Reasonably foreseeable future actions in the project area include all of the present and proposed actions. Despite enforcement efforts, unauthorized use of ATVs and OHMs is expected to continue. Authorized use of ATVs (i.e., use permitted for persons with disabilities) is also expected to continue. Although agricultural activity will continue, modern conservation-oriented practices would help to alleviate resource damage to aquatic habitat. Another anticipated action, prescribed burning for vegetation management, could add minor amounts of sediment to streams. However, best management practices (e.g., disking of fire-lines, reseeding, placement of water bars and construction of fire-lines by hand in sensitive areas) would mitigate adverse effects from erosion of burned areas. Best management practices will be implemented for all project activities.

5. Cumulative Effects – Aquatic Species

Cumulative Effects - Indiana Crayfish No measurable cumulative effects are anticipated from any of the alternatives. Alternatives 1 and 3 are expected to have a minor, adverse effect on habitat and individuals, but these effects would not reduce population viability within the project area. Likewise, the beneficial effects noted in Alternatives 2 and 4 would not result in a measurable increase in populations, nor would they be expected to cause a measurable increase in distribution on the Forest.

Current models suggest that less than ten percent of sediment entering streams can be attributed to trail erosion (see Project File, Soil and Water Resources working paper).

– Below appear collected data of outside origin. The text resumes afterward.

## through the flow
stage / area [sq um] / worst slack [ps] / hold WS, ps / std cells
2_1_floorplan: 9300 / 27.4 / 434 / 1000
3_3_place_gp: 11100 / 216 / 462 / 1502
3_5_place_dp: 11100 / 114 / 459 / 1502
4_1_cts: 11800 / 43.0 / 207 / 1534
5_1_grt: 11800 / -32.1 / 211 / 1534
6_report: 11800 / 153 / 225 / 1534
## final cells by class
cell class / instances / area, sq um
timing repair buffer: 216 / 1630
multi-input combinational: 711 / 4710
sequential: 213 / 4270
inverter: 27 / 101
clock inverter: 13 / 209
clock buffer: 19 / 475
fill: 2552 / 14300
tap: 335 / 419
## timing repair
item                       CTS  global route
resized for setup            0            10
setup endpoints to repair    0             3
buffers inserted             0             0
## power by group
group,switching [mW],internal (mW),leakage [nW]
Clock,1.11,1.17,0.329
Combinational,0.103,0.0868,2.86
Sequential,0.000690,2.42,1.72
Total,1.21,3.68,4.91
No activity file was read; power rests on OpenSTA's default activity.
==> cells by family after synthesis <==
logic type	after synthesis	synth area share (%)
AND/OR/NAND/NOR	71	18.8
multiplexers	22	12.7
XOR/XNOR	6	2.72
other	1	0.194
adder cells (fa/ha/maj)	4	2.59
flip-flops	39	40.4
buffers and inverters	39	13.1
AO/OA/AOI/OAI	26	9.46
$ cat src/verilog/fpec_cfg.svh
// offsets, field positions, reset values and block addresses of the flash control block
`ifndef FPEC_CFG_SVH
`define FPEC_CFG_SVH

// ------------------------------------------------------------
// register byte offsets
// ------------------------------------------------------------
`define FPEC_OFS_CTL1   8'h00
`define FPEC_OFS_STAT2  8'h04
`define FPEC_OFS_EBSEL  8'h08
`define FPEC_OFS_INFO   8'h0c

// ------------------------------------------------------------
// control register one fields
// ------------------------------------------------------------
`define FPEC_B_HWWE   7
`define FPEC_B_SWWE   6
`define FPEC_B_ESU    5
`define FPEC_B_PSU    4
`define FPEC_B_EV     3
`define FPEC_B_PV     2
`define FPEC_B_EGO    1
`define FPEC_B_PGO    0

// ------------------------------------------------------------
// status register two and info register fields
// ------------------------------------------------------------
`define FPEC_B_ERR    7
`define FPEC_B_BOOT   1
`define FPEC_B_USER   0

// ------------------------------------------------------------
// reset values
// ------------------------------------------------------------
`define FPEC_RST_CTL  7'h00
`define FPEC_RST_EB   8'h00

// ------------------------------------------------------------
// erase block start addresses, the last entry closes block 7
// ------------------------------------------------------------
`define FPEC_EB0_START 24'h000000
`define FPEC_EB1_START 24'h000400
`define FPEC_EB2_START 24'h000800
`define FPEC_EB3_START 24'h000c00
`define FPEC_EB4_START 24'h001000
`define FPEC_EB5_START 24'h008000
`define FPEC_EB6_START 24'h00c000
`define FPEC_EB7_START 24'h00e000
`define FPEC_EB_TOP    24'h010000

// ------------------------------------------------------------
// axi responses
// ------------------------------------------------------------
`define FPEC_RESP_OKAY   2'h0
`define FPEC_RESP_SLVERR 2'h2

`endif

$ cat src/verilog/fpec_pkg.sv
// types shared by the flash program/erase control block
package fpec_pkg;

  // ------------------------------------------------------------
  // array operating state, one-hot
  // ------------------------------------------------------------
  typedef enum logic [7:0] {
    FPEC_IDLE    = 8'h01,
    FPEC_ESETUP  = 8'h02,
    FPEC_PSETUP  = 8'h04,
    FPEC_EVERIFY = 8'h08,
    FPEC_PVERIFY = 8'h10,
    FPEC_ERASE   = 8'h20,
    FPEC_PROG    = 8'h40,
    FPEC_ERRPROT = 8'h80
  } fpec_state_e;

  typedef logic [23:0] fpec_addr_t;

endpackage
--- config.mk ---
export PLATFORM = sky130hd
export DESIGN_NAME = dsai_irq_flags
export DESIGN_NICKNAME = d
export VERILOG_FILES = /design/src/hw/dsai_pkg.sv /design/src/hw/dsai_sef_det.sv /design/src/hw/dsai_irq_flags.sv
export VERILOG_INCLUDE_DIRS = /design/src /design/src/hw
export SDC_FILE = /design/constraint.sdc
export NUM_CORES = 1
export LEC_CHECK = 0
export BUFFER_PORTS_ARGS = -buffer_cell sky130_fd_sc_hd__buf_2
export CAP_MARGIN = 20
export CORE_MARGIN = 2
export CORE_UTILIZATION = 35
export DETAILED_ROUTE_END_ITERATION = 10
export HOLD_SLACK_MARGIN = 0.1
export SYNTH_ARGS = -nofsm -noshare
export SYNTH_HDL_FRONTEND = slang
export SYNTH_HIERARCHICAL = 1
export SYNTH_SLANG_ARGS = --single-unit
--- constraint.sdc ---
create_clock -name aclk -period 10.93 [get_ports aclk]
set_input_delay 1.6395 -clock aclk [delete_from_list [all_inputs] [get_ports aclk]]
set_output_delay 1.6395 -clock aclk [all_outputs]
set_load 0.01 [all_outputs]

The effects of any alternative, when considered with the minor effects of other, past, present and reasonably foreseeable future actions, described above, are expected to result in undetectable cumulative effects on the Indiana crayfish.

Cumulative Effects - Spike, Little Spectacle-Case, and Purple Lilliput Mussels Current models suggest that less than ten percent of sediment entering streams can be attributed to trails. Sediment sources from activities occurring on private land (e.g.

83 agriculture, timber, and road construction and maintenance) have a greater effect upon stream habitat via sedimentation. The effects of any of the alternatives, when considered with the minor effects of other, past, present and reasonably foreseeable future actions, described above, are expected to result in undetectable cumulative effects on mussel populations or habitat within Big Grand Pierre Creek.

Cumulative Effects - Anomalous Spring Amphipod Because there would be no direct or indirect effects, there would be no cumulative effects.

Cumulative Effects - Least Brook Lamprey No cumulative effects are anticipated from any of the alternatives. Current models suggest that less than ten percent of sediment entering streams can be attributed to trail erosion. The incremental contributions of these alternatives may have some beneficial or adverse affects on habitat and individuals; however, activities on private land surrounding the Forest will continue to exert the greatest negative effect on stream habitat within the project area.

The effects of these alternatives, when considered with the minor effects of other, past, present and reasonably foreseeable future actions, described above, are expected to maintain population viability in the project area, preventing a trend toward federal listing. Recent confirmation of historic locations and the discovery of new locations, suggest that the population on the Forest is stable and that distribution on the Forest may be more widespread than previously thought.

Cumulative Effects - Rainbow Darter Because of the minor nature of all the effects of the alternatives on these species, no cumulative effects are anticipated from any of them. Current models suggest that less than ten percent of sediment entering streams can be attributed to trail erosion. The incremental contributions of these alternatives may have some beneficial or adverse affects on habitat and individuals; however, activities on private land surrounding the Forest will continue to exert the greatest negative effect on stream habitat within the project area. The effects of these alternatives, when considered with the minor effects of other, past, present and reasonably foreseeable future actions, described above, are expected to result in undetectable cumulative effects on habitat and individuals.